WB.10 effect of sigma.png
  • The lognormal distribution is a distribution skewed to the right.
  • The pdf starts at zero, increases to its mode, and decreases thereafter.
  • The degree of skewness increases as [math]\displaystyle{ {{\sigma'}}\,\! }[/math] increases, for a given [math]\displaystyle{ \mu'\,\! }[/math]
WB.10 lognormal pdf.png
  • For the same [math]\displaystyle{ {{\sigma'}}\,\! }[/math], the pdf 's skewness increases as [math]\displaystyle{ {\mu }'\,\! }[/math] increases.
  • For [math]\displaystyle{ {{\sigma' }}\,\! }[/math] values significantly greater than 1, the pdf rises very sharply in the beginning, (i.e., for very small values of [math]\displaystyle{ T\,\! }[/math] near zero), and essentially follows the ordinate axis, peaks out early, and then decreases sharply like an exponential pdf or a Weibull pdf with [math]\displaystyle{ 0\lt \beta \lt 1\,\! }[/math].
  • The parameter, [math]\displaystyle{ {\mu }'\,\! }[/math], in terms of the logarithm of the [math]\displaystyle{ {T}'s\,\! }[/math] is also the scale parameter, and not the location parameter as in the case of the normal pdf.
  • The parameter [math]\displaystyle{ {{\sigma'}}\,\! }[/math], or the standard deviation of the [math]\displaystyle{ {T}'s\,\! }[/math] in terms of their logarithm or of their [math]\displaystyle{ {T}'\,\! }[/math], is also the shape parameter and not the scale parameter, as in the normal pdf, and assumes only positive values.

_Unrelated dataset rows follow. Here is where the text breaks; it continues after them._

## src/rtl/ram_arbiter_pkg.sv

```systemverilog
// rtl/ram_arbiter_pkg.sv - shared types and constants for the IF/MEM data RAM arbiter
// Contents: FSM state encoding, grant IDs, fixed byte select used for fetches.
package ram_arbiter_pkg;

  typedef enum logic [1:0] {
    IDLE      = 2'd0,
    SERVE_IF  = 2'd1,
    SERVE_MEM = 2'd2
  } arb_state_t;

  typedef enum logic {
    GRANT_IF  = 1'b0,
    GRANT_MEM = 1'b1
  } grant_t;

  // Fetches always read the full word.
  localparam logic [3:0] IF_SEL = 4'b1111;

endpackage

```

## src/rtl/ram_arbiter_if.sv

```systemverilog
// rtl/ram_arbiter_if.sv - pipeline and RAM-side signal bundle of the data RAM arbiter
// Signals: if_* fetch req/ack port, mem_* load/store req/ack port,
//          ram_* single-port RAM controls with combinational ram_rdata, stall to pipeline.
// Modports: slave = arbiter side, master = pipeline/RAM side.
interface ram_arbiter_if;

  logic        if_req;
  logic [31:0] if_addr;
  logic        if_ack;
  logic [31:0] if_rdata;
  logic        if_err;

  logic        mem_req;
  logic        mem_we;
  logic [31:0] mem_addr;
  logic [3:0]  mem_sel;
  logic [31:0] mem_wdata;
  logic        mem_ack;
  logic [31:0] mem_rdata;
  logic        mem_err;

  logic        ram_en;
  logic        ram_we;
  logic [31:0] ram_addr;
  logic [3:0]  ram_sel;
  logic [31:0] ram_wdata;
  logic [31:0] ram_rdata;

  logic        stall;

  modport slave (
    input  if_req, if_addr,
    input  mem_req, mem_we, mem_addr, mem_sel, mem_wdata,
    input  ram_rdata,
    output if_ack, if_rdata, if_err,
    output mem_ack, mem_rdata, mem_err,
    output ram_en, ram_we, ram_addr, ram_sel, ram_wdata,
    output stall
  );

  modport master (
    output if_req, if_addr,
    output mem_req, mem_we, mem_addr, mem_sel, mem_wdata,
    output ram_rdata,
    input  if_ack, if_rdata, if_err,
    input  mem_ack, mem_rdata, mem_err,
    input  ram_en, ram_we, ram_addr, ram_sel, ram_wdata,
    input  stall
  );

endinterface

```

## src/rtl/ram_arb_prio.sv

```systemverilog
// rtl/ram_arb_prio.sv - two-way round-robin / fixed-priority pick between IF and MEM
// Ports: if_req, mem_req (eligible requests), last_grant (previous winner),
//        winner (chosen port; only meaningful when at least one request is set).
module ram_arb_prio
  import ram_arbiter_pkg::*;
#(
  parameter int FIXED_PRIO = 0
) (
  input  logic   if_req,
  input  logic   mem_req,
  input  grant_t last_grant,
  output grant_t winner
);

  always_comb begin
    winner = GRANT_IF;
    if (if_req && mem_req) begin
      if (FIXED_PRIO != 0) begin
        winner = GRANT_MEM;
      end else begin
        // Tie goes to whoever did not win last time.
        winner = (last_grant == GRANT_IF) ? GRANT_MEM : GRANT_IF;
      end
    end else if (mem_req) begin
      winner = GRANT_MEM;
    end
  end

endmodule

```

## src/rtl/ram_arbiter.sv

```systemverilog
// rtl/ram_arbiter.sv - shares the single-port data RAM between instruction fetch and load/store
// Ports: clk, rst (sync active-high), bus (ram_arbiter_if.slave: IF/MEM req/ack ports,
//        RAM control/address/data lines, pipeline stall).
module ram_arbiter
  import ram_arbiter_pkg::*;
#(
  parameter int FIXED_PRIO = 0,
  parameter int ADDR_BITS  = 19
) (
  input  logic          clk,
  input  logic          rst,
  ram_arbiter_if.slave  bus
);

  arb_state_t  state_q, state_d;
  grant_t      last_grant_q, winner;
  logic        grant;

  logic [31:0] lat_addr_q;
  logic        lat_we_q;
  logic [3:0]  lat_sel_q;
  logic [31:0] lat_wdata_q;

  logic        if_ack_q, if_err_q;
  logic [31:0] if_rdata_q;
  logic        mem_ack_q, mem_err_q;
  logic [31:0] mem_rdata_q;

  logic        if_elig, mem_elig, serving, in_range;

  // A request is ignored during its own ack cycle so a held level is not served twice.
  assign if_elig  = bus.if_req && !if_ack_q;
  assign mem_elig = bus.mem_req && !mem_ack_q;
  assign serving  = (state_q != IDLE);
  assign in_range = ((lat_addr_q >> ADDR_BITS) == 32'd0);

  ram_arb_prio #(.FIXED_PRIO(FIXED_PRIO)) u_prio (
    .if_req     (if_elig),
    .mem_req    (mem_elig),
    .last_grant (last_grant_q),
    .winner     (winner)
  );

  always_ff @(posedge clk) begin
    if (rst) begin
      state_q <= IDLE;
    end else begin
      state_q <= state_d;
    end
  end

  always_comb begin
    state_d       = state_q;
    grant         = 1'b0;
    bus.ram_en    = 1'b0;
    bus.ram_we    = 1'b0;
    bus.ram_addr  = 32'd0;
    bus.ram_sel   = 4'd0;
    bus.ram_wdata = 32'd0;
    case (state_q)
      IDLE: begin
        if (if_elig || mem_elig) begin
          grant   = 1'b1;
          state_d = (winner == GRANT_MEM) ? SERVE_MEM : SERVE_IF;
        end
      end
      SERVE_IF, SERVE_MEM: begin
        state_d = IDLE;
      end
      default: begin
        state_d = IDLE;
      end
    endcase
    if (serving) begin
      // Reset in the access cycle must not let a partial write through.
      bus.ram_en    = !rst && in_range;
      bus.ram_we    = lat_we_q;
      bus.ram_addr  = lat_addr_q;
      bus.ram_sel   = lat_sel_q;
      bus.ram_wdata = lat_wdata_q;
    end
  end

  always_ff @(posedge clk) begin
    if (rst) begin
      last_grant_q <= GRANT_IF;
      lat_addr_q   <= 32'd0;
      lat_we_q     <= 1'b0;
      lat_sel_q    <= 4'd0;
      lat_wdata_q  <= 32'd0;
      if_ack_q     <= 1'b0;
      if_err_q     <= 1'b0;
      if_rdata_q   <= 32'd0;
      mem_ack_q    <= 1'b0;
      mem_err_q    <= 1'b0;
      mem_rdata_q  <= 32'd0;
    end else begin
      if_ack_q    <= 1'b0;
      if_err_q    <= 1'b0;
      if_rdata_q  <= 32'd0;
      mem_ack_q   <= 1'b0;
      mem_err_q   <= 1'b0;
      mem_rdata_q <= 32'd0;
      if (grant) begin
        last_grant_q <= winner;
        if (winner == GRANT_MEM) begin
          lat_addr_q  <= bus.mem_addr;
          lat_we_q    <= bus.mem_we;
          lat_sel_q   <= bus.mem_sel;
          lat_wdata_q <= bus.mem_wdata;
        end else begin
          lat_addr_q  <= bus.if_addr;
          lat_we_q    <= 1'b0;
          lat_sel_q   <= IF_SEL;
          lat_wdata_q <= 32'd0;
        end
      end
      if (state_q == SERVE_IF) begin
        if_ack_q   <= 1'b1;
        if_err_q   <= !in_range;
        if_rdata_q <= in_range ? bus.ram_rdata : 32'd0;
      end
      if (state_q == SERVE_MEM) begin
        mem_ack_q   <= 1'b1;
        mem_err_q   <= !in_range;
        mem_rdata_q <= (in_range && !lat_we_q) ? bus.ram_rdata : 32'd0;
      end
    end
  end

  assign bus.if_ack    = if_ack_q;
  assign bus.if_err    = if_err_q;
  assign bus.if_rdata  = if_rdata_q;
  assign bus.mem_ack   = mem_ack_q;
  assign bus.mem_err   = mem_err_q;
  assign bus.mem_rdata = mem_rdata_q;
  assign bus.stall     = (bus.if_req && !if_ack_q) || (bus.mem_req && !mem_ack_q);

endmodule

```

## src/flat_wrapper.sv

```systemverilog
// flat-port wrapper written by rule: the top's interface ports become plain ports
module ram_arbiter_flat import ram_arbiter_pkg::*;
#(
  parameter int FIXED_PRIO = 0,
  parameter int ADDR_BITS  = 19
)
  (clk, rst, bus_if_req, bus_if_addr, bus_mem_req, bus_mem_we, bus_mem_addr, bus_mem_sel, bus_mem_wdata, bus_ram_rdata, bus_if_ack, bus_if_rdata, bus_if_err, bus_mem_ack, bus_mem_rdata, bus_mem_err, bus_ram_en, bus_ram_we, bus_ram_addr, bus_ram_sel, bus_ram_wdata, bus_stall);
  ram_arbiter_if bus_i ();
  input  logic clk;
  input  logic rst;
  input wire logic [$bits(bus_i.if_req)-1:0] bus_if_req;
  input wire logic [$bits(bus_i.if_addr)-1:0] bus_if_addr;
  input wire logic [$bits(bus_i.mem_req)-1:0] bus_mem_req;
  input wire logic [$bits(bus_i.mem_we)-1:0] bus_mem_we;
  input wire logic [$bits(bus_i.mem_addr)-1:0] bus_mem_addr;
  input wire logic [$bits(bus_i.mem_sel)-1:0] bus_mem_sel;
  input wire logic [$bits(bus_i.mem_wdata)-1:0] bus_mem_wdata;
  input wire logic [$bits(bus_i.ram_rdata)-1:0] bus_ram_rdata;
  output wire logic [$bits(bus_i.if_ack)-1:0] bus_if_ack;
  output wire logic [$bits(bus_i.if_rdata)-1:0] bus_if_rdata;
  output wire logic [$bits(bus_i.if_err)-1:0] bus_if_err;
  output wire logic [$bits(bus_i.mem_ack)-1:0] bus_mem_ack;
  output wire logic [$bits(bus_i.mem_rdata)-1:0] bus_mem_rdata;
  output wire logic [$bits(bus_i.mem_err)-1:0] bus_mem_err;
  output wire logic [$bits(bus_i.ram_en)-1:0] bus_ram_en;
  output wire logic [$bits(bus_i.ram_we)-1:0] bus_ram_we;
  output wire logic [$bits(bus_i.ram_addr)-1:0] bus_ram_addr;
  output wire logic [$bits(bus_i.ram_sel)-1:0] bus_ram_sel;
  output wire logic [$bits(bus_i.ram_wdata)-1:0] bus_ram_wdata;
  output wire logic [$bits(bus_i.stall)-1:0] bus_stall;
  assign bus_i.if_req = bus_if_req;
  assign bus_i.if_addr = bus_if_addr;
  assign bus_i.mem_req = bus_mem_req;
  assign bus_i.mem_we = bus_mem_we;
  assign bus_i.mem_addr = bus_mem_addr;
  assign bus_i.mem_sel = bus_mem_sel;
  assign bus_i.mem_wdata = bus_mem_wdata;
  assign bus_i.ram_rdata = bus_ram_rdata;
  assign bus_if_ack = bus_i.if_ack;
  assign bus_if_rdata = bus_i.if_rdata;
  assign bus_if_err = bus_i.if_err;
  assign bus_mem_ack = bus_i.mem_ack;
  assign bus_mem_rdata = bus_i.mem_rdata;
  assign bus_mem_err = bus_i.mem_err;
  assign bus_ram_en = bus_i.ram_en;
  assign bus_ram_we = bus_i.ram_we;
  assign bus_ram_addr = bus_i.ram_addr;
  assign bus_ram_sel = bus_i.ram_sel;
  assign bus_ram_wdata = bus_i.ram_wdata;
  assign bus_stall = bus_i.stall;
  ram_arbiter #(.FIXED_PRIO(FIXED_PRIO), .ADDR_BITS(ADDR_BITS)) u_core (.clk(clk), .rst(rst), .bus(bus_i));
endmodule
```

Lognormal Distribution Parameters in ReliaSoft's Software

In ReliaSoft's software, the parameters returned for the lognormal distribution are always logarithmic. That is: the parameter [math]\displaystyle{ {\mu }'\,\! }[/math] represents the mean of the natural logarithms of the times-to-failure, while [math]\displaystyle{ {{\sigma' }}\,\! }[/math] represents the standard deviation of these data point logarithms. Specifically, the returned [math]\displaystyle{ {{\sigma' }}\,\! }[/math] is the square root of the variance of the natural logarithms of the data points. Even though the application denotes these values as mean and standard deviation, the user is reminded that these are given as the parameters of the distribution, and are thus the mean and standard deviation of the natural logarithms of the data. The mean value of the times-to-failure, not used as a parameter, as well as the standard deviation can be obtained through the QCP or the Function Wizard.